For someone like me and my generation, this feels like a loss because you think ‘how can you possibly enjoy the game when everything is spinning by so fast?’ But I have to concede that a different generation sees it differently. As long as the overall popularity of the game is going up, you don’t want to be complaining. Magnus said in a couple of interviews that Classical chess had some fundamental issues going forward, and that he thought computers had narrowed the space for Classical chess.
Would I be happy if there was only Rapid chess? I don’t know. But in 10 years, it matters more what the next generation does. In cricket, Tests will never again occupy the role it once did. In chess, also it could get that way. The question is how many of offline tournaments, or should we say ‘normal’ tournaments, will resume. But there are some problems in Classical chess, Magnus is not completely wrong. And will have to find a way to make all this attractive as well. But there is a lot of good in online chess.
But the world champion talking about the future of Classical chess not being certain should be a worry?
Yes, but he didn’t bring up something nobody has thought about. His evaluation was a bit stark for me. But he is running a series of rapid tournaments online. I don’t try to draw a conclusion. I am just saying it is out there. It is playing around in my head and like everything this year, we just have to wait and see.
Have you thought of starting a YouTube channel like some of the other players?
I will see, I am not against any of these things. I think you already need a search engine just for YouTube channels on chess by individuals sitting in their bedroom. At some point, I will get to it. But there are so many of them, I just don’t know what to say. Almost every chess player around the world has the same idea.
Now with streaming happening, how do you see the game changing?
It makes chess more accessible. Even when you had computers, you needed a certain amount of expertise to understand what they were telling you. Now what we have is the final component, the human explaining the game. And also for online chess tournaments, commentary is made a 100 times easier.
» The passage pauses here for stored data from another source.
==> config.mk <==
export PLATFORM = sky130hd
export DESIGN_NAME = core_bus_arbiter_flat
export DESIGN_NICKNAME = d
export VERILOG_FILES = /design/src/rtl/core_bus_arbiter_pkg.sv /design/src/rtl/core_bus_arbiter_if.sv /design/src/rtl/core_bus_arbiter_watchdog.sv /design/src/rtl/core_bus_arbiter.sv /design/src/flat_wrapper.sv
export SDC_FILE = /design/constraint.sdc
export NUM_CORES = 1
export LEC_CHECK = 0
export ABC_CLOCK_PERIOD_IN_PS = 4600
export BUFFER_PORTS_ARGS = -buffer_cell sky130_fd_sc_hd__buf_2
export CORE_AREA = 3 3 197 199
export CTS_CLUSTER_SIZE = 12
export DETAILED_ROUTE_END_ITERATION = 10
export DIE_AREA = 0 0 200 202
export SYNTH_ARGS = -nofsm -noshare
export SYNTH_HDL_FRONTEND = slang
export SYNTH_SLANG_ARGS = --single-unit
==> constraint.sdc <==
create_clock -name clk -period 4.6 [get_ports clk]
set_input_delay 0 -clock clk [delete_from_list [all_inputs] [get_ports clk]]
set_output_delay 0 -clock clk [all_outputs]
set_load 0.05 [all_outputs]
==> src/rtl/core_bus_arbiter_pkg.sv <==
// Shared types and helpers for the core bus arbiter.
//   arb_state_t : arbiter sequencing states (idle, request phase, response phase)
//   arb_owner_t : which requester owns the transfer in flight
//   IBUS_SIZE   : fixed downstream size code for instruction fetches (4 bytes)
//   ibus_word() : picks the 32-bit instruction word out of a 64-bit beat
package core_bus_arbiter_pkg;

  typedef enum logic [1:0] {ARB_IDLE, ARB_REQ, ARB_WAIT} arb_state_t;
  typedef enum logic {OWN_I, OWN_D} arb_owner_t;

  localparam logic [2:0] IBUS_SIZE = 3'd2;

  function automatic logic [31:0] ibus_word(input logic hi_i, input logic [63:0] rdata_i);
    return hi_i ? rdata_i[63:32] : rdata_i[31:0];
  endfunction

endpackage

==> src/rtl/core_bus_arbiter_if.sv <==
// Bundle of all handshake and bus signals around the core bus arbiter.
//   ibus : i_valid/i_addr in, i_data_ok/i_data out
//   dbus : d_valid/d_addr/d_size/d_strobe/d_wdata in, d_data_ok/d_rdata out
//   mem  : m_valid/m_write/m_addr/m_size/m_strobe/m_wdata out, m_ready/m_rvalid/m_rdata in
//   stat : busy, timeout out
// Modports:
//   slave  : the arbiter's view
//   master : the surrounding pipeline + memory view
interface core_bus_arbiter_if;

  logic        i_valid;
  logic [63:0] i_addr;
  logic        i_data_ok;
  logic [31:0] i_data;

  logic        d_valid;
  logic [63:0] d_addr;
  logic [2:0]  d_size;
  logic [7:0]  d_strobe;
  logic [63:0] d_wdata;
  logic        d_data_ok;
  logic [63:0] d_rdata;

  logic        m_valid;
  logic        m_write;
  logic [63:0] m_addr;
  logic [2:0]  m_size;
  logic [7:0]  m_strobe;
  logic [63:0] m_wdata;
  logic        m_ready;
  logic        m_rvalid;
  logic [63:0] m_rdata;

  logic        busy;
  logic        timeout;

  modport slave (
    input  i_valid, i_addr, d_valid, d_addr, d_size, d_strobe, d_wdata,
    input  m_ready, m_rvalid, m_rdata,
    output i_data_ok, i_data, d_data_ok, d_rdata,
    output m_valid, m_write, m_addr, m_size, m_strobe, m_wdata,
    output busy, timeout
  );

  modport master (
    output i_valid, i_addr, d_valid, d_addr, d_size, d_strobe, d_wdata,
    output m_ready, m_rvalid, m_rdata,
    input  i_data_ok, i_data, d_data_ok, d_rdata,
    input  m_valid, m_write, m_addr, m_size, m_strobe, m_wdata,
    input  busy, timeout
  );

endinterface

==> src/rtl/core_bus_arbiter_watchdog.sv <==
// Watchdog counter for one outstanding arbiter transfer.
//   clk      : clock
//   reset    : asynchronous active-low reset
//   load_i   : clear the count (a new transfer is being granted)
//   en_i     : count this cycle (a transfer is outstanding)
//   expire_o : transfer has been outstanding for TIMEOUT cycles (including this one)
module arb_watchdog #(
  parameter int TIMEOUT = 1024
) (
  input  logic clk,
  input  logic reset,
  input  logic load_i,
  input  logic en_i,
  output logic expire_o
);

  localparam int CNT_W = $clog2(TIMEOUT + 1);
  localparam logic [CNT_W-1:0] CNT_LAST = CNT_W'(TIMEOUT - 1);

  logic [CNT_W-1:0] cnt_q, cnt_d;

  // Holds at the last value instead of wrapping; the arbiter always leaves
  // the busy states on expiry, so the hold is only a safety net.
  always_comb begin
    cnt_d = cnt_q;
    if (load_i) begin
      cnt_d = '0;
    end else if (en_i && (cnt_q != CNT_LAST)) begin
      cnt_d = cnt_q + CNT_W'(1);
    end
  end

  always_ff @(posedge clk or negedge reset) begin
    if (!reset) begin
      cnt_q <= '0;
    end else begin
      cnt_q <= cnt_d;
    end
  end

  assign expire_o = en_i && (cnt_q == CNT_LAST);

endmodule

==> src/rtl/core_bus_arbiter.sv <==
// Shares one downstream memory port between instruction fetch (ibus) and
// data access (dbus). Each transfer is a request phase (m_valid until
// m_ready) followed by a response phase (until m_rvalid). dbus normally wins,
// but ibus is forced first after IWAIT_MAX consecutive dbus grants while it
// waits. A watchdog aborts any transfer outstanding for TIMEOUT cycles.
//   clk   : clock
//   reset : asynchronous active-low reset
//   bus   : core_bus_arbiter_if.slave (ibus, dbus, memory and status signals)
module core_bus_arbiter
  import core_bus_arbiter_pkg::*;
#(
  parameter int IWAIT_MAX = 4,
  parameter int TIMEOUT   = 1024
) (
  input  logic                      clk,
  input  logic                      reset,
  core_bus_arbiter_if.slave         bus
);

  localparam int SC_W = $clog2(IWAIT_MAX + 1);
  localparam logic [SC_W-1:0] STARVE_MAX = SC_W'(IWAIT_MAX);

  arb_state_t       state_q, state_d;
  arb_owner_t       owner_q, owner_d;
  logic [SC_W-1:0]  starve_q, starve_d;
  logic             timeout_q, timeout_d;

  logic             in_req, in_wait, busy;
  logic             grant, pick_i;
  logic             rsp_done, wd_expire, abort, finish, own_d;
  logic [63:0]      rsp_data;

  assign in_req  = (state_q == ARB_REQ);
  assign in_wait = (state_q == ARB_WAIT);
  assign busy    = in_req | in_wait;
  assign own_d   = (owner_q == OWN_D);

  assign grant  = (state_q == ARB_IDLE) & (bus.i_valid | bus.d_valid);
  // ibus takes the grant when alone, or when it has been passed over too often.
  assign pick_i = bus.i_valid & (~bus.d_valid | (starve_q >= STARVE_MAX));

  // A response may arrive together with acceptance while still in REQ.
  assign rsp_done = (in_req & bus.m_ready & bus.m_rvalid) | (in_wait & bus.m_rvalid);
  // A real response in the expiry cycle wins over the abort.
  assign abort    = wd_expire & ~rsp_done;
  assign finish   = rsp_done | abort;
  // Aborted transfers return zero data.
  assign rsp_data = rsp_done ? bus.m_rdata : 64'h0;

  arb_watchdog #(.TIMEOUT(TIMEOUT)) u_watchdog (
    .clk      (clk),
    .reset    (reset),
    .load_i   (grant),
    .en_i     (busy),
    .expire_o (wd_expire)
  );

  always_comb begin
    state_d   = state_q;
    owner_d   = owner_q;
    starve_d  = starve_q;
    timeout_d = timeout_q | abort;
    case (state_q)
      ARB_IDLE: begin
        if (grant) begin
          state_d = ARB_REQ;
          owner_d = pick_i ? OWN_I : OWN_D;
          // Only a dbus grant that leaves ibus waiting counts toward starvation.
          if (!pick_i && bus.i_valid) begin
            if (starve_q != STARVE_MAX) starve_d = starve_q + SC_W'(1);
          end else begin
            starve_d = '0;
          end
        end
      end
      ARB_REQ: begin
        if (finish) begin
          state_d = ARB_IDLE;
        end else if (bus.m_ready) begin
          state_d = ARB_WAIT;
        end
      end
      ARB_WAIT: begin
        if (finish) state_d = ARB_IDLE;
      end
      default: state_d = ARB_IDLE;
    endcase
  end

  always_ff @(posedge clk or negedge reset) begin
    if (!reset) begin
      state_q   <= ARB_IDLE;
      owner_q   <= OWN_I;
      starve_q  <= '0;
      timeout_q <= 1'b0;
    end else begin
      state_q   <= state_d;
      owner_q   <= owner_d;
      starve_q  <= starve_d;
      timeout_q <= timeout_d;
    end
  end

  // Request fields are forced to zero outside REQ so nothing leaks while idle or in reset.
  assign bus.m_valid  = in_req;
  assign bus.m_write  = in_req & own_d & (|bus.d_strobe);
  assign bus.m_addr   = in_req ? (own_d ? bus.d_addr : bus.i_addr) : 64'h0;
  assign bus.m_size   = in_req ? (own_d ? bus.d_size : IBUS_SIZE) : 3'd0;
  assign bus.m_strobe = (in_req & own_d) ? bus.d_strobe : 8'h00;
  assign bus.m_wdata  = (in_req & own_d) ? bus.d_wdata : 64'h0;

  assign bus.i_data_ok = finish & ~own_d;
  assign bus.d_data_ok = finish & own_d;
  assign bus.i_data    = bus.i_data_ok ? ibus_word(bus.i_addr[2], rsp_data) : 32'h0;
  assign bus.d_rdata   = bus.d_data_ok ? rsp_data : 64'h0;

  assign bus.busy    = busy;
  assign bus.timeout = timeout_q;

endmodule
==> src/flat_wrapper.sv <==
// flat-port wrapper written by rule: the top's interface ports become plain ports
module core_bus_arbiter_flat import core_bus_arbiter_pkg::*;
#(
  parameter int IWAIT_MAX = 4,
  parameter int TIMEOUT   = 1024
)
  (clk, reset, bus_i_valid, bus_i_addr, bus_d_valid, bus_d_addr, bus_d_size, bus_d_strobe, bus_d_wdata, bus_m_ready, bus_m_rvalid, bus_m_rdata, bus_i_data_ok, bus_i_data, bus_d_data_ok, bus_d_rdata, bus_m_valid, bus_m_write, bus_m_addr, bus_m_size, bus_m_strobe, bus_m_wdata, bus_busy, bus_timeout);
  core_bus_arbiter_if bus_i ();
  input  logic clk;
  input  logic reset;
  input wire logic [$bits(bus_i.i_valid)-1:0] bus_i_valid;
  input wire logic [$bits(bus_i.i_addr)-1:0] bus_i_addr;
  input wire logic [$bits(bus_i.d_valid)-1:0] bus_d_valid;
  input wire logic [$bits(bus_i.d_addr)-1:0] bus_d_addr;
  input wire logic [$bits(bus_i.d_size)-1:0] bus_d_size;
  input wire logic [$bits(bus_i.d_strobe)-1:0] bus_d_strobe;
  input wire logic [$bits(bus_i.d_wdata)-1:0] bus_d_wdata;
  input wire logic [$bits(bus_i.m_ready)-1:0] bus_m_ready;
  input wire logic [$bits(bus_i.m_rvalid)-1:0] bus_m_rvalid;
  input wire logic [$bits(bus_i.m_rdata)-1:0] bus_m_rdata;
  output wire logic [$bits(bus_i.i_data_ok)-1:0] bus_i_data_ok;
  output wire logic [$bits(bus_i.i_data)-1:0] bus_i_data;
  output wire logic [$bits(bus_i.d_data_ok)-1:0] bus_d_data_ok;
  output wire logic [$bits(bus_i.d_rdata)-1:0] bus_d_rdata;
  output wire logic [$bits(bus_i.m_valid)-1:0] bus_m_valid;
  output wire logic [$bits(bus_i.m_write)-1:0] bus_m_write;
  output wire logic [$bits(bus_i.m_addr)-1:0] bus_m_addr;
  output wire logic [$bits(bus_i.m_size)-1:0] bus_m_size;
  output wire logic [$bits(bus_i.m_strobe)-1:0] bus_m_strobe;
  output wire logic [$bits(bus_i.m_wdata)-1:0] bus_m_wdata;
  output wire logic [$bits(bus_i.busy)-1:0] bus_busy;
  output wire logic [$bits(bus_i.timeout)-1:0] bus_timeout;
  assign bus_i.i_valid = bus_i_valid;
  assign bus_i.i_addr = bus_i_addr;
  assign bus_i.d_valid = bus_d_valid;
  assign bus_i.d_addr = bus_d_addr;
  assign bus_i.d_size = bus_d_size;
  assign bus_i.d_strobe = bus_d_strobe;
  assign bus_i.d_wdata = bus_d_wdata;
  assign bus_i.m_ready = bus_m_ready;
  assign bus_i.m_rvalid = bus_m_rvalid;
  assign bus_i.m_rdata = bus_m_rdata;
  assign bus_i_data_ok = bus_i.i_data_ok;
  assign bus_i_data = bus_i.i_data;
  assign bus_d_data_ok = bus_i.d_data_ok;
  assign bus_d_rdata = bus_i.d_rdata;
  assign bus_m_valid = bus_i.m_valid;
  assign bus_m_write = bus_i.m_write;
  assign bus_m_addr = bus_i.m_addr;
  assign bus_m_size = bus_i.m_size;
  assign bus_m_strobe = bus_i.m_strobe;
  assign bus_m_wdata = bus_i.m_wdata;
  assign bus_busy = bus_i.busy;
  assign bus_timeout = bus_i.timeout;
  core_bus_arbiter #(.IWAIT_MAX(IWAIT_MAX), .TIMEOUT(TIMEOUT)) u_core (.clk(clk), .reset(reset), .bus(bus_i));
endmodule
; ---- Word-level counts from Yosys, hierarchy flattened
; Index checks and enable logic that the tools add are counted.
[totals]
out_inout_bits = 241
register_bits = 18
elab_cells = 66
[op_classes]
magnitude_cmp = 1
muxes = 20
bitwise_logic = 19
addsub = 2
n_reduce_logical = 10
n_eq_ne = 9
[op_table]
columns = cell, count
row1 = $mux 64, 5
row2 = $mux 32, 2
row3 = $mux 11, 2
row4 = $mux 3, 4
row5 = $add 11x1->11 const B, 1
row6 = $eq 11x10->1 const B, 1
row7 = $ne 11x10->1 const B, 1
row8 = $and 1x1->1, 10
row9 = $mux 2, 4
row10 = $mux 8, 1
row11 = $reduce_or 8->1, 1
row12 = $ne 3x3->1 const B, 2
row13 = $or 1x1->1, 6
row14 = $pmux 2 s3, 1
row15 = $reduce_and 3->1, 2
row16 = $ne 2x2->1 const B, 2
row17 = $add 3x1->3 const B, 1
row18 = $ge 3x3->1 const B, 1
row19 = $logic_and 1x1->1, 3
row20 = $not 1->1, 3
row21 = $eq 2x1->1 const B, 1
row22 = $eq 2x2->1 const B, 1
row23 = $logic_not 2->1, 1
row24 = $ne 2x1->1 const B, 1
row25 = other kinds (4), 4

; ---- Logic depth before layout (Yosys ltp)
[depth]
word_depth = 9
mapped_depth = 9
mapped_depth_nobuf = 6

; ---- Hierarchy
; Synthesis repeated with hierarchy kept, for this count alone.
[hier_totals]
cells_unflattened = 496
area_unflattened_um2 = 3843.7
[modules_own_cells]
columns = module, cells_each, area_per_inst_um2, seq_area_each_um2, instances
row1 = core_bus_arbiter, 431, 3230.6, 175.2, 1
row2 = arb_watchdog, 65, 613.1, 275.3, 1

; ---- Worst setup path before layout
; Ideal clock, no wire load.
[synth_path]
path_type = register -> output
startpoint = register u_core.state_q[0]
endpoint = output port bus_d_data_ok
n_path_buf = 0
t_required_ns = 4.600
path_stages_with_launch = 5
t_arrival_ns = 2.549
setup_slack_ns = 2.051
path_cell_list = dfrtp_1 -> inv_1 -> ha_1 -> nand4_1 -> a21boi_0
[synth_rtl]
columns = item, line_no
row1 = start: declaration, core_bus_arbiter.sv:23  ; arb_state_t state_q, state_d;
row2 = start signal: assignment, core_bus_arbiter.sv:97  ; state_q <= state_d;
row3 = $eq 2x1->1 or $eq 2x2->1 (tied branches), "core_bus_arbiter.sv:33, core_bus_arbiter.sv:34"
row4 = $or 1x1->1 (*), core_bus_arbiter.sv:35  ; assign busy = in_req | in_wait;
row5 = via bus_busy, flat_wrapper.sv:31  ; output wire logic [$bits(bus_i.busy)-1:0] bus_busy;
row6 = $logic_and 1x1->1 (*), core_bus_arbiter_watchdog.sv:41  ; assign expire_o = en_i && (cnt_q == CNT_LAST);
row7 = $and 1x1->1 (*), core_bus_arbiter.sv:45  ; assign abort = wd_expire & ~rsp_done;
row8 = $or 1x1->1 (*), core_bus_arbiter.sv:46  ; assign finish = rsp_done | abort;
row9 = $and 1x1->1 (*), core_bus_arbiter.sv:113  ; assign bus.d_data_ok = finish & own_d;
row10 = end: declaration, flat_wrapper.sv:23  ; output wire logic [$bits(bus_i.d_data_ok)-1:0] bus_d_data_ok;
; The timed path passes the listed nets; every way through them passes the cells marked *.

; ---- Final worst setup path
[layout_path]
startpoint = register u_core.state_q[1]
endpoint = output port bus_d_rdata[3]
[layout_between]
elab_chain_cells = 9
[layout_rtl]
columns = item, line_no
row1 = $eq 2x1->1, core_bus_arbiter.sv:33  ; assign in_req = (state_q == ARB_REQ);
row2 = $and 1x1->1 (2 in series), core_bus_arbiter.sv:43  ; assign rsp_done = (in_req & bus.m_ready & bus.m_rvalid) | (in_wait & bus.m_rvalid);
row3 = $or 1x1->1, core_bus_arbiter.sv:43
row4 = $not 1->1, core_bus_arbiter.sv:45
row5 = $and 1x1->1, core_bus_arbiter.sv:45
row6 = $or 1x1->1, core_bus_arbiter.sv:46
row7 = $and 1x1->1, core_bus_arbiter.sv:113
row8 = $mux 64 (*), core_bus_arbiter.sv:115  ; assign bus.d_rdata = bus.d_data_ok ? rsp_data : 64'h0;
row9 = end: declaration, flat_wrapper.sv:24  ; output wire logic [$bits(bus_i.d_rdata)-1:0] bus_d_rdata;
; Every way passes the cells marked *; elsewhere a longest branch is shown, timed or not.

==> run metrics <==
outcome=finished clean; # rows=71; CP required=~4.6 ns; PD cells=~640 nW/um^2; worst-margin pin slew=1.05 ns; Synth Area in Compound Gates=0.0691; final wirelength=roughly 23000 um; crit path cell chain=inv_1 > ha_4 > a21o_1 > and3_1 > buf_4 > and2_1 > buf_2; Synth area leader=mux2i_1; setup TNS=0 ns; Total GRT Usage=0.101; crit path setup slack, layout=1.95 ns; worst-skew pair later-pin latency=roughly 0.24 ns; post-route cell area=approximately 6800 um^2; Reg2Reg Capture Point=u_core.u_watchdog.cnt_q[9]; CTS buffer count=3; clock skew=0.00114 ns; Synth Flop Type=dfrtp_1; max_slew headroom=0.301; # hold bufs at CTS=1; peak supply drop=between 300 and 400 uV; final core utilization=0.181; Area Growth Syn to Fin=87.3%; min-delay src=bus_d_valid; Slew Limit Fails=0; CP arrival=around 2.7 ns; slowest CP cell=ha_4; clock buffer depth=2; grt ovf=0; Synth area leaders=mux2i_1 27%, and3_1 13%, dfrtp_1 12%; Hold Violations, Final=0; crit start category=register; Worst Setup EP=bus_d_rdata[3]; XOR/XNOR Fraction of Synth Area=0.00968; Pleak=around 4.3 nW; DRC violations left=0; die height=a little over 200 um; first-pass GRT wire length=roughly 31000 um; Chip Width=200 um; Iter 0 DRT Violations=roughly 250; Max Cap Viol=0; Placed Area=roughly 6700 um^2; Tmin final=~2.7 ns; area share of and/or/nand/nor cells after synthesis=0.447; final net count=around 1.2k; vias in the first global route=between 5k and 6k; Mapped Area=~3600 um^2; Peak Freq=around 0.38 GHz; multi-input combinational cell area=2950 um^2; mux contribution to synthesized area=0.265; placed cells=between 1k and 1.5k; Vias=5430; Critical R2R Launch=u_core.state_q[0]; worst hold slack=approximately 0.090 ns; clk sinks=18; post-cts resize count=0; DR WL/cell=approximately 16 um; R2R setup slack=2.62 ns; Syn Area/Cell=7.42 um^2; largest family of logic cells by synthesized area=simple AND/OR/NAND/NOR gates; initial antenna violation count=9; die area=approximately 40000 um^2; post-synth top area share=0.265; most common cell in the netlist=mux2i_1; critical path type=reg2out; Detailed Place HPWL=20000 um; # Post-CTS Setup Buffers=0; crit end category=output pin; number of library cell types mapped by synthesis=between 40 and 50; worst hold-check path type=in2reg; RSZ-0062 raised after global routing=false; Worst Path Max Fanout=70; overall power=approximately 4.3 mW; Synth Area in Adders=0.0207; num ports=about 510; EDFF count, synth=0; DRT Pass-1 Iters=4; CORE AREA=37400 um^2; crit path launch=u_core.state_q[1]; fraction of layout cells with a size suffix above 1=0.550; Vias/cell=3.68; setup slack at placement=approximately 2.1 ns; delay of the slowest critical-path stage=about 0.56 ns; Yosys reg bits=18; register area share after synthesis=0.124; DRT antenna net count=0; Post-synth top cells=96 x mux2i_1, 76 x and3_1, 64 x and2_1, 64 x nor2b_1, 37 x nor2_1; Async SR Flop Fraction=1.00; Routability Congestion=0.817; Post-Layout Cell Count=1474; I/O Buffers=a little over 500; largest net degree at the start of global routing=between 70 and 80; root buffer cell=clkbuf_16; initial core utilization=0.0968; reg2reg path depth=6; Final Cycle Share=0.576; syn_nets=767; Yosys warning total=0; H-tree lvl count=1; cells after synthesis=between 400 and 500; TritonCTS clock tree=built; Sequential Area=roughly 450 um^2; clk slew on worst S/H paths=0.05 ns; Fillers=about 4.2k; endpoints failing setup=0
[cells by family (layout without fill, tap and decap cells)]
kind of cell    count (synthesis)  in the layout
flops                          18             18
fa+ha+maj                       6              6
other cells                     0              1
xor+xnor                        4              4
compound gates                 34             34
simple gates                  275            275
mux                            96             96
buf+inv                        55            529
[cells in the final DEF (no fill, tap or decap), types with 2 or more instances in the layout]
cell	instances
ha_1	5
nor2b_1	64
nand3_1	3
inv_1	7
dfrtp_1	17
a211oi_1	2
clkbuf_16	3
buf_4	3
nor3_1	2
a21boi_0	2
o21a_1	2
mux2i_1	96
nor3b_1	3
nor4_1	2
a21oi_1	7
nor2_1	37
and2_1	64
buf_2	513
and3_1	76
nand2_1	12
xnor2_1	3
a21o_1	2
or3_1	2
nand4_1	2
nand3b_1	2
o21ai_0	8
[layer usage]
metal	GRT usage	part of all wire
met1	0.121	0.39
met2	0.188	0.50
met3	0.0168	0.083
met4	0.0179	0.023
met5	0	0.0024
[where the power goes]
group          internal (mW)  switching [mW]
sequential             0.189           0.154
combinational          0.989            2.81
clock                  0.132          0.0584
total                   1.31            3.02
[cell type report]
class                      count  share of cell area
timing repair buffer         518               0.386
antenna                        1            0.000369
inverter                       7             0.00387
tap                          511              0.0943
multi-input combinational    415               0.435
sequential                    18              0.0670
clock buffer                   4              0.0131
[how the worst min path moves through the flow]
stage / depth (start not counted) / endpoint / slack [ns]
2_1_floorplan: 0 / u_core.bus.timeout / -0.30
3_3_place_gp: 1 / u_core.starve_q[0] / -0.04
3_5_place_dp: 1 / u_core.starve_q[1] / -0.04
4_1_cts: 2 / u_core.own_d / 0.08
5_1_grt: 2 / u_core.own_d / 0.1
6_report: 2 / u_core.own_d / 0.09
[sequential cells by signal, summed over array words and instances, names as in the netlist]
name                     flops
u_core.u_watchdog.cnt_q     11
u_core.starve_q              3
u_core.state_q               2
u_core.bus.timeout           1
u_core.own_d                 1
[critical path, delay by kind of cell (launching register included)]
family	cells	cell delay, ns
DFF	1	0.40
and+or+nand+nor	2	0.37
buffers and inverters	3	0.79
adders and majority gates	1	0.56
AOI/OAI and AO/OA	1	0.22
Note: power is estimated with default switching activity, not from simulation.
And once again I will say. I have stopped trying to predict the future. I am suffering from fatigue trying to predict the future. That is true with regard to streaming, the economy or how the world will look like. I have either been wrong with the magnitude or the duration.
You have announced the launch of a chess academy. How will it be structured?
There are a couple of things which inspired me. One thing is that I am a board member on the Olympic Gold Quest (OGQ) foundation that supports athletes trying to win an Olympic gold. Another is the Mikhail Botvinnik Chess Academy founded in the 1960s. I think Anatoly Karpov was one of his students. Botvinnik felt he had to pass on his knowledge and think of the next generation. Just under two years ago, I went for the annual day of WestBridge Capital in Bangalore and at the end of the meeting was asked if there is something I want to do in chess. I said ‘yeah actually.’
I think a fellowship or scholarship captures it better instead of an academy. I pick a few people and support them thanks to WestBridge. I thought we will start with our youngsters. India has incredibly good juniors but we are not cracking the top-10. They do very well at the junior stage but later on, the impact is not the same. So, I picked younger players. All the boys are under 17, Nihal (Sarin) is 16 and the rest are younger. Vaishali (Rameshbabu) is 19 but a top junior girl.
Will you be focusing more on mentoring now?
It is not part of a plan, it has happened gradually. In the pandemic year, it has not had any impact on my chess because that has pretty much shut down. But on the other hand, I don’t even know when the chess circuit is going to resume. Next year? I don’t have a tournament yet which I know I am going to play. Maybe something will happen, but it also depends on how effective the (Covid-19) vaccine is. I am also excited about doing these other projects. In the future, I will definitely need time for chess and there is going to be a bit of juggling.